All of our children have been born on rainy days. Some during thunderstorms, some during a more gentle shower, but there was rain for all of them. And three of the five have been born on Fridays. I guess I just like to get all my work done by the end of the week!
The forecast for this Friday is rain, rain, and more rain. In fact, this whole week's forecast is for rain every single day. Is God trying to tell me something?
Oh, I really hope so.
Tomorrow is my official due date, so if you want to proffer a guess in the baby pool, then today is your last day.
I apologize to anyone who guessed an early arrival -- I would have totally been on board with that! I guess my babies just like life on the inside. Fiver would probably still be in there if he could.

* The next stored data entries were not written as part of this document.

--- config.mk ---
export PLATFORM = sky130hd
export DESIGN_NAME = enhanced_clock_page_replacement_top
export DESIGN_NICKNAME = d
export VERILOG_FILES = /design/src/hdl/ecpr_pkg.sv /design/src/hdl/ecpr_ctrl.sv /design/src/hdl/ecpr_datapath.sv /design/src/hdl/enhanced_clock_page_replacement_top.sv
export SDC_FILE = /design/constraint.sdc
export NUM_CORES = 1
export LEC_CHECK = 0
export BUFFER_PORTS_ARGS = -buffer_cell sky130_fd_sc_hd__clkbuf_2
export CAP_MARGIN = 20
export CORE_MARGIN = 2
export CORE_UTILIZATION = 25
export DETAILED_ROUTE_END_ITERATION = 16
export PLACE_DENSITY = 0.37
export SLEW_MARGIN = 10
export SYNTH_ARGS = -nofsm -noshare
export SYNTH_HDL_FRONTEND = slang
export SYNTH_SLANG_ARGS = --single-unit
--- constraint.sdc ---
create_clock -name clk -period 4.2 [get_ports clk]
set_clock_uncertainty 0.05 [all_clocks]
set_input_delay 0.84 -clock clk [delete_from_list [all_inputs] [get_ports clk]]
set_output_delay 0.84 -clock clk [all_outputs]
set_load 0.02 [all_outputs]
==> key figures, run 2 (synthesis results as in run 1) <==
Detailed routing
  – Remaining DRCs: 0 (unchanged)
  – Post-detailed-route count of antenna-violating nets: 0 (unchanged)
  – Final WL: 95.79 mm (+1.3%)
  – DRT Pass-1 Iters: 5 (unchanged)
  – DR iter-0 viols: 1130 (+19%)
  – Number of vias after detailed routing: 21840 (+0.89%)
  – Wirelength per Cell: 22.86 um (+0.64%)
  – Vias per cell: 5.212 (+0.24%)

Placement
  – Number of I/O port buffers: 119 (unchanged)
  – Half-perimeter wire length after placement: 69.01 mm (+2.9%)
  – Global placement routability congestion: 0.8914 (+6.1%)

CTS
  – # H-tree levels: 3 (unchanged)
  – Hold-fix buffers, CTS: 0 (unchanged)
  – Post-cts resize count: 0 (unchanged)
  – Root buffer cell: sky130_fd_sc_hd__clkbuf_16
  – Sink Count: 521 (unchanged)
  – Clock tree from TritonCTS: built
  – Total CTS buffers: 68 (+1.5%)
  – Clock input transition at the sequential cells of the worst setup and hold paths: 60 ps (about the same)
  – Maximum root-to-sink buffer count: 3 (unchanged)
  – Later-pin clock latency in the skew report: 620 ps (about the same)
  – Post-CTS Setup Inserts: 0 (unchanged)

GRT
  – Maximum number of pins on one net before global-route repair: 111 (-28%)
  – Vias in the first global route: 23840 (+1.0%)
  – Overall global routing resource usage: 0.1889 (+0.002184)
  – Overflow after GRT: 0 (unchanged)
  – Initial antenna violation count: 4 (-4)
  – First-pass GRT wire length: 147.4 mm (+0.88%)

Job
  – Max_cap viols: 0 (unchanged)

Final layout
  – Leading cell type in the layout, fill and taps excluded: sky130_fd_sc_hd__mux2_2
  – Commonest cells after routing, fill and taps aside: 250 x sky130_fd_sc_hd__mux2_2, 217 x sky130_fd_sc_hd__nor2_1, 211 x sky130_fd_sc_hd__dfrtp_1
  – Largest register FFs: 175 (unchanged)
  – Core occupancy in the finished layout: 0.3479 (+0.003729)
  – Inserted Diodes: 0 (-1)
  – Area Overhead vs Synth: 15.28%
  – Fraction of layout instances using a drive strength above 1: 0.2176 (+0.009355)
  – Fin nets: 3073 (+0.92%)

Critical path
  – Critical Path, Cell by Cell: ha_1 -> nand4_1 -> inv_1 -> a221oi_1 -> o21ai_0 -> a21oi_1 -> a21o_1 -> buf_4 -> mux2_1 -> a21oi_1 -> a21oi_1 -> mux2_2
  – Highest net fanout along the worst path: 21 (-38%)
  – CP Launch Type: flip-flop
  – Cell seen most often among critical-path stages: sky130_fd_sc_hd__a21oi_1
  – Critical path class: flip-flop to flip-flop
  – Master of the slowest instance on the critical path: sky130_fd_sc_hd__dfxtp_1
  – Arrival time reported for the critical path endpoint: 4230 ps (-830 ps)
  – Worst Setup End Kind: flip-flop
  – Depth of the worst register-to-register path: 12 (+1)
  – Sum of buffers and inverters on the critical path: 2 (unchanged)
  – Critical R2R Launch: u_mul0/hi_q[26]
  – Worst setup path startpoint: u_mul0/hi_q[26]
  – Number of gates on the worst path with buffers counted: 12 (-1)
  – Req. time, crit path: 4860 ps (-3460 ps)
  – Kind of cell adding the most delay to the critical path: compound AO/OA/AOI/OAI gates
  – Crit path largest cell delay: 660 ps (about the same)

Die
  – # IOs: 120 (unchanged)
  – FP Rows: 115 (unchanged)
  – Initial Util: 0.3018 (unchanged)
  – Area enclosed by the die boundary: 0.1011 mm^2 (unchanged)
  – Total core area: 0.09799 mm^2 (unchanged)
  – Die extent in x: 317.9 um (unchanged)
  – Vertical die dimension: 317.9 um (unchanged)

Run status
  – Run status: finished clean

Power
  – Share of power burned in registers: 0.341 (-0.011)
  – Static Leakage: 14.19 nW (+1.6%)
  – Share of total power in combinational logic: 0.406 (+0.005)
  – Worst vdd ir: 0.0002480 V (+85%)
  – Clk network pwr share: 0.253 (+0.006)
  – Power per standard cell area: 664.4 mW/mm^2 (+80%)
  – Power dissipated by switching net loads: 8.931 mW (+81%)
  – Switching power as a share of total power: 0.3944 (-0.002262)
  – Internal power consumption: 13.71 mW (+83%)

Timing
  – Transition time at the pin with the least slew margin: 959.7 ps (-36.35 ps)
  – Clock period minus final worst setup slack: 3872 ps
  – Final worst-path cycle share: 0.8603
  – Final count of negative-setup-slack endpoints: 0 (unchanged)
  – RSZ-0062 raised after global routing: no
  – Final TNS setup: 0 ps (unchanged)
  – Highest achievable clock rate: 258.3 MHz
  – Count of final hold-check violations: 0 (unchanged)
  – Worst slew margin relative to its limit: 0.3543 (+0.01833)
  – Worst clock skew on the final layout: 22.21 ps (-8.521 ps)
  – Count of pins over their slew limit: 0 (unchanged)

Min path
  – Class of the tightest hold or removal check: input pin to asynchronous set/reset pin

There is nothing happening obstetrically speaking, but I am not too surprised. I've been 1 cm for at least a month, most likely longer, with no contractions to speak of. I know that labor can start at any time, without warning, but I also don't pin my hopes on that. I don't even have a bag packed. In fact, I have to find my bag before I can pack it.
Despite all the other general unreadiness, I did have my "baby dream." For all the other children, I have had very vivid dreams of having the baby (minus the pain, of course). And each time, the dream baby turned out to be the opposite gender of the baby I eventually had.
Usually I have the dream much earlier in my pregnancy, and I was starting to think that this might be the time when I didn't have one. But this weekend I dreamed that I had a blond, blue-eyed baby . . . . girl. And she was born smiling.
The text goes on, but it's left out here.